14 A hipotética divergência entre modelos para a expansão da epidemia, exponenciais vs Gompertzianos (Buesco vs Pitta Barros) não existe. Escreveram os dois a mesma coisa. É tudo uma questão da escala de tempo, do impacto das medidas de contenção, da duração da propagação e da diminuição de indivíduos infetáveis. É um problema de forma da curva que terá sempre de crescer, estabilizar e, finalmente cair. Ninguém morre duas vezes e vai crescendo o pool de imunes, embora ainda não se saiba a duração da persistência de imunidade. A epidemiologia passou a interessar a muita gente. Mais uma lição. Depois disto, quem sabe, talvez os políticos e decisores (não são a mesma coisa) se interessem mais por açúcar, sal, tabaco e álcool. Matam mais do que os vírus todos juntos.

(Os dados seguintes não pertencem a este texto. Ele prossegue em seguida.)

### config.mk
export PLATFORM = sky130hd
export DESIGN_NAME = rcs_token_lexer
export DESIGN_NICKNAME = d
export VERILOG_FILES = /design/src/hw/rtl/rcs_lex_pkg.sv /design/src/hw/rtl/rcs_token_lexer.sv
export SDC_FILE = /design/constraint.sdc
export NUM_CORES = 1
export LEC_CHECK = 0
export BUFFER_PORTS_ARGS = -buffer_cell sky130_fd_sc_hd__buf_4
export CAP_MARGIN = 20
export CORE_AREA = 2 2 107 135
export CTS_CLUSTER_DIAMETER = 80
export DETAILED_ROUTE_END_ITERATION = 10
export DIE_AREA = 0 0 109 137
export PLACE_DENSITY = 0.55
export SYNTH_ARGS = -nofsm -noshare
export SYNTH_HDL_FRONTEND = slang
export SYNTH_SLANG_ARGS = --single-unit
### constraint.sdc
create_clock -name aclk -period 7.96 [get_ports aclk]
set_input_delay 1.99 -clock aclk [delete_from_list [all_inputs] [get_ports aclk]]
set_output_delay 1.99 -clock aclk [all_outputs]
set_load 0.005 [all_outputs]
### src/hw/rtl/rcs_lex_pkg.sv
// ----------------------------------------------------------------------------
// rcs_lex_pkg
// shared types and constants for the rcs token lexer
// ----------------------------------------------------------------------------
package rcs_lex_pkg;

    typedef enum logic [1:0] {
        MODE_IDLE   = 2'd0,
        MODE_WORD   = 2'd1,
        MODE_STR    = 2'd2,
        MODE_STR_AT = 2'd3
    } lex_mode_t;

    typedef enum logic [2:0] {
        TT_STRING = 3'd0,
        TT_SYMBOL = 3'd1,
        TT_NUMBER = 3'd2,
        TT_SEMI   = 3'd3,
        TT_COLON  = 3'd4,
        TT_EOI    = 3'd5
    } tok_class_t;

    localparam logic OP_DATA = 1'b0;
    localparam logic OP_EOI  = 1'b1;

    localparam logic KIND_BYTE = 1'b0;
    localparam logic KIND_END  = 1'b1;

    localparam logic [7:0] CH_AT    = 8'h40;
    localparam logic [7:0] CH_DOT   = 8'h2E;
    localparam logic [7:0] CH_SEMI  = 8'h3B;
    localparam logic [7:0] CH_COLON = 8'h3A;
    localparam logic [7:0] CH_ZERO  = 8'h30;
    localparam logic [7:0] CH_NINE  = 8'h39;
    localparam logic [7:0] CH_SPACE = 8'h20;
    localparam logic [7:0] CH_TAB   = 8'h09;
    localparam logic [7:0] CH_CR    = 8'h0D;

    // result queue depth, must hold two words beyond what is in flight
    localparam int unsigned QUEUE_DEPTH = 4;
    localparam int unsigned QUEUE_AW    = $clog2(QUEUE_DEPTH);

    typedef struct packed {
        logic        kind;
        tok_class_t  tok_class;
        logic [7:0]  data;
        logic        last;
    } lex_result_t;

endpackage

### src/hw/rtl/rcs_token_lexer.sv
// ----------------------------------------------------------------------------
// rcs_token_lexer
// streaming tokenizer for rcs-format byte streams
// ----------------------------------------------------------------------------
// One word enters per cycle: a data byte (s_tuser low) or an end-of-input
// marker (s_tuser high). Each input word yields zero, one or two result
// words: content bytes of a token (m_tuser low) and token-end markers
// (m_tuser high) carrying the token type in m_tdata[2:0]. Strings are
// @-quoted with @@ standing for one @; words are symbols unless made only of
// digits and dots, then numbers; ';' and ':' are tokens of their own and
// also end a word. The input word is held in a register, then the lexer
// state update and result generation run in one combinational pass and the
// results land in a four-entry result queue. Sustained rate is one input
// word per cycle while the results keep up; a second result (closing quote,
// word ended by ';' or ':', end of input inside a token) is absorbed by the
// queue. m_tlast marks the final result of an input.
// ----------------------------------------------------------------------------
module rcs_token_lexer
    import rcs_lex_pkg::*;
(
    input  logic        aclk,
    input  logic        aresetn,

    input  logic        s_tvalid,
    output logic        s_tready,
    input  logic [7:0]  s_tdata,   // [7:0] byte_in
    input  logic        s_tuser,   // [0] op

    output logic        m_tvalid,
    input  logic        m_tready,
    output logic [15:0] m_tdata,   // [2:0] tok_class, [10:3] data_out, [15:11] zero
    output logic        m_tuser,   // [0] kind
    output logic        m_tlast    // last result of this input word
);

    // input register
    logic       in_valid_reg;
    logic       in_op_reg;
    logic [7:0] in_byte_reg;

    // lexer state
    lex_mode_t  mode_reg, mode_next;
    logic       saw_letter_reg, saw_letter_next;

    // result queue
    lex_result_t               q_mem_reg [QUEUE_DEPTH];
    logic [QUEUE_AW-1:0]       q_wr_ptr_reg;
    logic [QUEUE_AW-1:0]       q_rd_ptr_reg;
    logic [QUEUE_AW:0]         q_count_reg;
    logic [QUEUE_AW:0]         q_count_next;

    logic       q_room;
    logic       fire;
    logic       pop;

    // byte classes
    logic b_space, b_num, b_at, b_semi, b_colon;

    // results of this pass
    lex_result_t res0, res1;
    logic [1:0]  res_n;

    // idle handling of the current byte
    logic        idle_emit;
    lex_result_t idle_res;
    lex_mode_t   idle_mode;
    logic        idle_saw;

    // queue can take two more words without counting a pop
    assign q_room   = (q_count_reg <= (QUEUE_AW+1)'(QUEUE_DEPTH - 2));
    assign fire     = in_valid_reg && q_room;
    assign s_tready = !in_valid_reg || q_room;
    assign pop      = m_tvalid && m_tready;

    always_ff @(posedge aclk) begin
        if (!aresetn) begin
            in_valid_reg <= 1'b0;
        end else if (s_tready) begin
            in_valid_reg <= s_tvalid;
        end
        if (s_tready && s_tvalid) begin
            in_op_reg   <= s_tuser;
            in_byte_reg <= s_tdata;
        end
    end

    // byte classification
    always_comb begin
        b_space = (in_byte_reg == CH_SPACE)
               || (in_byte_reg >= CH_TAB && in_byte_reg <= CH_CR);
        b_num   = (in_byte_reg >= CH_ZERO && in_byte_reg <= CH_NINE)
               || (in_byte_reg == CH_DOT);
        b_at    = (in_byte_reg == CH_AT);
        b_semi  = (in_byte_reg == CH_SEMI);
        b_colon = (in_byte_reg == CH_COLON);
    end

    // what a byte does between tokens
    always_comb begin
        idle_emit = 1'b0;
        idle_res  = '{kind: KIND_BYTE, tok_class: TT_STRING, data: 8'd0, last: 1'b0};
        idle_mode = MODE_IDLE;
        idle_saw  = 1'b0;
        priority if (b_space) begin
            idle_emit = 1'b0;
        end else if (b_semi) begin
            idle_emit          = 1'b1;
            idle_res.kind      = KIND_END;
            idle_res.tok_class = TT_SEMI;
        end else if (b_colon) begin
            idle_emit          = 1'b1;
            idle_res.kind      = KIND_END;
            idle_res.tok_class = TT_COLON;
        end else if (b_at) begin
            idle_mode = MODE_STR;
        end else begin
            idle_emit     = 1'b1;
            idle_res.data = in_byte_reg;
            idle_mode     = MODE_WORD;
            idle_saw      = !b_num;
        end
    end

    // next state
    always_comb begin
        mode_next       = mode_reg;
        saw_letter_next = saw_letter_reg;
        if (fire) begin
            if (in_op_reg == OP_EOI) begin
                mode_next       = MODE_IDLE;
                saw_letter_next = 1'b0;
            end else begin
                unique case (mode_reg)
                    MODE_IDLE: begin
                        mode_next       = idle_mode;
                        saw_letter_next = idle_saw;
                    end
                    MODE_WORD: begin
                        if (b_space || b_semi || b_colon) begin
                            mode_next       = MODE_IDLE;
                            saw_letter_next = 1'b0;
                        end else begin
                            saw_letter_next = saw_letter_reg || !b_num;
                        end
                    end
                    MODE_STR: begin
                        if (b_at) begin
                            mode_next = MODE_STR_AT;
                        end
                    end
                    MODE_STR_AT: begin
                        if (b_at) begin
                            mode_next = MODE_STR;
                        end else begin
                            mode_next       = idle_mode;
                            saw_letter_next = idle_saw;
                        end
                    end
                    default: begin
                        mode_next = MODE_IDLE;
                    end
                endcase
            end
        end
    end

    // results
    always_comb begin
        lex_result_t word_end;
        lex_result_t str_end;
        lex_result_t eoi_end;
        lex_result_t content;

        word_end = '{kind: KIND_END, tok_class: saw_letter_reg ? TT_SYMBOL : TT_NUMBER,
                     data: 8'd0, last: 1'b0};
        str_end  = '{kind: KIND_END, tok_class: TT_STRING, data: 8'd0, last: 1'b0};
        eoi_end  = '{kind: KIND_END, tok_class: TT_EOI, data: 8'd0, last: 1'b0};
        content  = '{kind: KIND_BYTE, tok_class: TT_STRING, data: in_byte_reg, last: 1'b0};

        res0  = content;
        res1  = content;
        res_n = 2'd0;

        if (in_op_reg == OP_EOI) begin
            unique case (mode_reg)
                MODE_IDLE: begin
                    res0  = eoi_end;
                    res_n = 2'd1;
                end
                MODE_WORD: begin
                    res0  = word_end;
                    res1  = eoi_end;
                    res_n = 2'd2;
                end
                default: begin
                    res0  = str_end;
                    res1  = eoi_end;
                    res_n = 2'd2;
                end
            endcase
        end else begin
            unique case (mode_reg)
                MODE_IDLE: begin
                    res0  = idle_res;
                    res_n = idle_emit ? 2'd1 : 2'd0;
                end
                MODE_WORD: begin
                    if (b_space) begin
                        res0  = word_end;
                        res_n = 2'd1;
                    end else if (b_semi || b_colon) begin
                        res0  = word_end;
                        res1  = idle_res;
                        res_n = 2'd2;
                    end else begin
                        res_n = 2'd1;
                    end
                end
                MODE_STR: begin
                    res_n = b_at ? 2'd0 : 2'd1;
                end
                default: begin
                    // just after an '@' inside a string
                    if (b_at) begin
                        res_n = 2'd1;
                    end else begin
                        res0  = str_end;
                        res1  = idle_res;
                        res_n = idle_emit ? 2'd2 : 2'd1;
                    end
                end
            endcase
        end

        if (res_n == 2'd1) begin
            res0.last = 1'b1;
        end
        if (res_n == 2'd2) begin
            res1.last = 1'b1;
        end
    end

    // queue count
    always_comb begin
        q_count_next = q_count_reg;
        if (fire) begin
            q_count_next = q_count_next + (QUEUE_AW+1)'(res_n);
        end
        if (pop) begin
            q_count_next = q_count_next - (QUEUE_AW+1)'(1);
        end
    end

    always_ff @(posedge aclk) begin
        if (!aresetn) begin
            mode_reg       <= MODE_IDLE;
            saw_letter_reg <= 1'b0;
            q_wr_ptr_reg   <= '0;
            q_rd_ptr_reg   <= '0;
            q_count_reg    <= '0;
        end else begin
            mode_reg       <= mode_next;
            saw_letter_reg <= saw_letter_next;
            q_count_reg    <= q_count_next;
            if (fire) begin
                q_wr_ptr_reg <= q_wr_ptr_reg + QUEUE_AW'(res_n);
            end
            if (pop) begin
                q_rd_ptr_reg <= q_rd_ptr_reg + QUEUE_AW'(1);
            end
        end
    end

    // queue storage, payload only
    always_ff @(posedge aclk) begin
        if (fire && res_n != 2'd0) begin
            q_mem_reg[q_wr_ptr_reg] <= res0;
        end
        if (fire && res_n == 2'd2) begin
            q_mem_reg[q_wr_ptr_reg + QUEUE_AW'(1)] <= res1;
        end
    end

    // output side
    lex_result_t head;
    assign head     = q_mem_reg[q_rd_ptr_reg];
    assign m_tvalid = (q_count_reg != '0);
    assign m_tdata  = {5'd0, head.data, head.tok_class};
    assign m_tuser  = head.kind;
    assign m_tlast  = head.last;

endmodule
# Yosys cells after proc, flatten, opt, wreduce, memory -nomap -nowiden
# Memory sizes are Yosys's and may differ from the RTL's. A register that Yosys moved wholly into a read port is not among the register bits.
# Index checks and enable logic that the tools add are counted.
dict set report totals {
  ram_bits 52
  register_bits 20
  n_memories 1
  output_inout_bits 20
}
dict set report op_classes {
  addsub 5
  n_reduce_logical 23
  eq_ne 13
  mux 59
  order_cmp 5
}
# memory words width read_ports rd_clocked_by_memory_dff wr line_no
set memory_table {}
lappend memory_table {q_mem_reg 4 13 1 1 2 rcs_token_lexer.sv:46} ;# lex_result_t q_mem_reg [QUEUE_DEPTH];
# operator n
set ops {}
lappend ops {{13-bit 2-to-1 mux} 9}
lappend ops {{13-bit one-hot mux with 3 select lines} 1}
lappend ops {{2-bit 2-to-1 mux} 17}
lappend ops {{8-bit by 6-bit equality test with 1-bit output, second input constant} 4}
lappend ops {{13-bit one-hot mux with 2 select lines} 1}
lappend ops {{8-bit 2-to-1 mux} 3}
lappend ops {{12-bit one-hot mux with 2 select lines} 1}
lappend ops {{1-bit 2-to-1 mux} 19}
lappend ops {{12-bit 2-to-1 mux} 1}
lappend ops {{3-bit != test, second input constant} 3}
lappend ops {{8-bit by 7-bit equality test with 1-bit output, second input constant} 1}
lappend ops {{8-bit by 4-bit greater-or-equal comparator with 1-bit output, second input constant} 1}
lappend ops {{8-bit by 6-bit greater-or-equal comparator with 1-bit output, second input constant} 1}
lappend ops {{8-bit by 4-bit less-or-equal comparator with 1-bit output, second input constant} 1}
lappend ops {{8-bit by 6-bit less-or-equal comparator with 1-bit output, second input constant} 1}
lappend ops {{4-bit 2-to-1 mux} 2}
lappend ops {{2-bit one-hot mux with 4 select lines} 1}
lappend ops {{1-bit logical AND} 7}
lappend ops {{1-bit logical OR} 7}
lappend ops {{2-bit equality test, second input constant} 3}
lappend ops {{3-bit 2-to-1 mux} 2}
lappend ops {{2-bit one-hot mux with 3 select lines} 1}
lappend ops {{3-bit AND reduction} 2}
lappend ops {{2-bit by 1-bit adder with 2-bit output, second input constant} 2}
lappend ops {{other kinds (12)} 14}

# Logic depth before layout (Yosys ltp)
dict set report logic_depth {
  word_depth 13
  mapped_depth 15
  depth_no_buf 12
}

# Least setup slack after synthesis
# OpenSTA, ideal clock, no wires.
dict set report synth_path {
  path_type {reg-to-output}
  startpoint {reg with a tool-made name}
  endpoint {out m_tdata[0]}
  path_buffers 1
  path_stages_with_launch 3
  t_arrival_ps 1533
  required_time_ps 5970
  slack_ps 4437
  cell_sequence {dfxtp_1 buf_1 mux4_2}
}
# element line_no
set synth_lines {}
lappend synth_lines {{end, declared} rcs_token_lexer.sv:31} ;# output logic [15:0] m_tdata,

==> results.ini <==
[worst_setup_path]
r2r_cells=12
end_kind=output pin
critPathArrivalTime_ns=2.05
criticalPathCategory=reg2out
path_max_fanout=13
required_ns=5.97
r2r_start=in_byte_reg[2]$_DFFE_PP_
critPathLaunchType=flip-flop
rrSetupSlack_ns=3.96
r2r_end=q_count_reg[2]$_SDFF_PN0_

[power]
p_int_uw=857.3
switching_share_pct=29.99
p_switching_uw=367.3
power_uw=1225
seq_power_share_pct=45.2
clkPwrFrac_pct=28.9
ir_drop_mv=0.1253
share_comb_of_total_power_pct=25.9
p_leak_uw=0.001537
powerDensity_nw_per_um2=267.2

[final_layout]
largest_reg_flops=52
layout_commonest_cell=edfxtp_1
final_cell_mix=edfxtp_1, buf_4, a21oi_1, o21ai_0
multi_input_area_um2=1742
syn2layout_area_growth_pct=14.58
nFillCells=1356
drive_gt1_share_pct=19.34
fin_nets=375
fin_area_um2=4583
seqCellArea_um2=2092
utilization_pct=33.62
diodes=0

[routing]
drtPass1Iterations=5
wl_mm=9.023
drtIter0Drc=280
via_per_inst=5.222
drc=0
vias=2804
final_antenna_net_count=0
routed_wire_length_per_instance_um=16.80

[placed_design]
gp_congestion=0.8467
dp_slack_ns=3.989
detailed_place.area_um2=4330
dpl.hpwl_mm=6.399
port_buffers=27

[sta]
slew_violations=0
relSlewSlack_pct=26.14
max_freq_mhz=247.3
layout_setup_ws_ns=3.916
fin_tns_setup_ns=0
post-route-min-period_ns=4.044
fin_crit_sh_pct=50.81
rsz0062_at_grt=no
setup_violations=0
skew_ns=0.008032
hold_viol_final=0
tightest_slew_ns=1.100

[cts]
clockBufferDepth=2
cts-root-buf=clkbuf_16
cts_setup_buffers=0
numCtsBuffers=9
cts.reportedPaths.clkPinSlew_ns=0.05
htree_num_levels=3
clk_latency_ns=0.34
cts_tree=done
hold_buffers=0
clock_sinks=74
ctsResizeCount=0

[yosys]
synth_warnings=0
ys_seq_area_share_pct=52.30
yosys_most_used_dff=edfxtp_1
synth_edf_count=61
syn_avg_cell_area_um2=11.63
syn_area_um2=4000
ys_types=61
async_flop_share_pct=0
ys_ff_latch=74
synth_cells=344

[worst_hold_path]
min_to=q_rd_ptr_reg[1]$_SDFFE_PN0P_
hp-start=q_rd_ptr_reg[1]$_SDFFE_PN0P_
hold_path_class=reg2reg
min_path_cells=2

[die]
die_area_um2=14930
io_pins=33
row_count=48
die_width_um=109
core_area_um2=13630
die_h_um=137
initial_utilization_pct=29.34

[grt]
grt_pass1_wl_mm=14.64
grt_overflow=0
grt_use_total_pct=12.92
antenna_found_initial=0
grt_max_degree=24
grt_pass1_vias=2715

[flow_run]
drv_cap=0

[outcome]
run_status=completed

==> stage by stage <==
stage	std cells	hold slack (ns)
after detailed placement	522	0.5096
after global routing	537	0.5523
after CTS	537	0.5315
after global placement	522	0.5132
final	537	0.5334
after floorplan	348	0.4847
==> Yosys cell counts, drive strengths merged (6+ instances only) <==
| cell | count | area [um2] |
|---|---|---|
| buf | 17 | 98.84 |
| a21oi | 30 | 153.9 |
| nand2 | 18 | 67.56 |
| mux4 | 13 | 292.8 |
| o21ai | 27 | 135.1 |
| mux2i | 8 | 80.08 |
| clkbuf | 17 | 65.06 |
| nor4 | 6 | 58.80 |
| o31ai | 20 | 163.9 |
| inv | 7 | 26.28 |
| nor2 | 16 | 60.06 |
| edfxtp | 61 | 1832 |
| dfxtp | 13 | 260.3 |
| nand3 | 8 | 40.04 |
| o211ai | 12 | 90.09 |
| and2 | 6 | 37.54 |
==> power groups by stage <==
stage               sequential [uW]  combinational, uW  clock, uW
CTS                             556                322        358
floorplan                       510                251          0
detailed placement              563                321          0
finish                          554                317        354
global placement                559                316          0
global route                    566                352        375
==> critical path, stage by stage, from the launching register on <==
cell,delay [ns]
dfxtp_1,0.95
mux4_2,0.62
buf_4,0.15
==> logic make-up after synthesis <==
family          share of synthesized area [%]
simple gates                            12.89
compound gates                          18.24
mux                                     9.321
flops                                   52.30
fa+ha+maj                               1.439
other cells                           0.09375
xor+xnor                               0.8760
buf+inv                                 4.848
==> layer usage <==
layer	GRT usage (%)	part of all wire, %	wire length [um]
met5	0	0	0
met4	4.630	1.5	139
met3	2.714	4.0	365
met2	21.08	50	4469
met1	16.85	45	4049
==> how the worst max path moves through the flow <==
| stage | startpoint | end | slack, ns | cells after the start |
|---|---|---|---|---|
| detailed placement | in_byte_reg[2]$_DFFE_PP_ | q_count_reg[2]$_SDFF_PN0_ | 3.99 | 12 |
| global placement | in_byte_reg[2]$_DFFE_PP_ | q_count_reg[2]$_SDFF_PN0_ | 4.07 | 12 |
| global route | in_byte_reg[2]$_DFFE_PP_ | q_count_reg[2]$_SDFF_PN0_ | 3.60 | 12 |
| finish | flip-flop | m_tdata[3] | 3.92 | 2 |
| CTS | flip-flop | m_tdata[9] | 3.81 | 2 |
| floorplan | flip-flop | m_tdata[0] | 4.44 | 2 |
==> final cells by class <==
class | count | area share, %
sequential | 74 | 45.65
multi-input combinational | 232 | 38.00
timing repair buffer | 33 | 5.405
clock buffer | 11 | 5.078
tap | 175 | 4.778
inverter | 8 | 0.6552
clock inverter | 4 | 0.4368
No activity file was read; power rests on OpenSTA's default activity.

15 Uma palavra de solidariedade para com governantes e decisores. Sei o que estão a passar. Reconheço a ansiedade, os sorrisos nervosos, as angústias. Entendo a dificuldade de decidir com dúvidas. É a vida. Mas não podem deixar de o fazer. Não é altura de cálculos de popularidade. Sabem que tudo vos será cobrado, façam o que fizeram. Não há como fugirem da responsabilidade. Então, se é assim, façam o vosso melhor, sigam a melhor informação e decidam com a racionalidade. Acreditem, o esteio da razão é a melhor forma de lidar com a culpa.

Fui longo. Estou cansado. Estamos todos. Agradeço a todos que tiveram a maçada de me ler. Vamos tentar ter descanso. “Isto” só agora começou. Amanhã pode ser pior. E há doentes de quem temos de tratar. É verdadeiramente o que interessa na vida de um médico. Fiquem bem.

PS. Desde já agradeço aos leitores. A uns, que me ajudem a encontrar as gralhas, os erros, as falhas de sintaxe e as discordâncias de género. A outros, que me questionem os raciocínios. Todos, como em tudo, podem fazer a diferença.